A general mixed state $\rho$ can be written as a combination of projectors onto orthogonal states: $$\rho=\sum_i p_i|\psi_i\rangle\langle\psi_i|,$$ where the $p_i$ are classical probabilities (real, nonnegative, summing to $1$). $p_i$ is the probability of finding the system in quantum state $\psi_i.$ A perfectly coherent state is one where mostly $p_i=0$ except for one $p_i=1,$ which indicates a system that's certainly in a given quantum state. Decoherence happens when you become uncertain of the quantum state of the system: quantum uncertainty leaks into classical uncertainty. Decoherence is the resistance to writing $\rho=|\psi\rangle\langle\psi|.$ In your system, this hasn't happened.
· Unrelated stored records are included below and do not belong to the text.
File: config.mk
export PLATFORM = sky130hd
export DESIGN_NAME = div_rem_32bit
export DESIGN_NICKNAME = d
export VERILOG_FILES = /design/src/rtl/div_rem_32bit.sv
export SDC_FILE = /design/constraint.sdc
export NUM_CORES = 1
export LEC_CHECK = 0
export ABC_AREA = 1
export BUFFER_PORTS_ARGS = -buffer_cell sky130_fd_sc_hd__buf_2
export CORE_ASPECT_RATIO = 0.8
export CORE_UTILIZATION = 49
export DETAILED_ROUTE_END_ITERATION = 10
export PLACE_DENSITY_LB_ADDON = 0.25
export REMOVE_ABC_BUFFERS = 1
export SLEW_MARGIN = 20
export SYNTH_ARGS = -nofsm -noshare
export SYNTH_HDL_FRONTEND = slang
export SYNTH_SLANG_ARGS = --single-unit
File: constraint.sdc
create_clock -name I_CLK -period 3.3 [get_ports I_CLK]
set_input_delay 0.165 -clock I_CLK [delete_from_list [all_inputs] [get_ports I_CLK]]
set_output_delay 0.165 -clock I_CLK [all_outputs]
set_load 0.005 [all_outputs]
Measurement outcomes being probabilistic is a bad indicator of decoherence, since, even if you know the quantum state of a system perfectly, basic QM tells you certain (most) measurements will be nondeterministic. Your suspicion at the end is on the right track: if you measure the observable $P(t)=|\psi(t)\rangle\langle\psi(t)|$ (measure the answer to "is the system in state $|\psi(t)\rangle$?") when the system is in the state $\rho(t),$ you will certainly get a "yes" and never a "no." This again suggests decoherence hasn't occurred. Your calculations may be correct, but you've interpreted them incorrectly by assigning too much importance to the chosen basis, while the physics might not care about the basis.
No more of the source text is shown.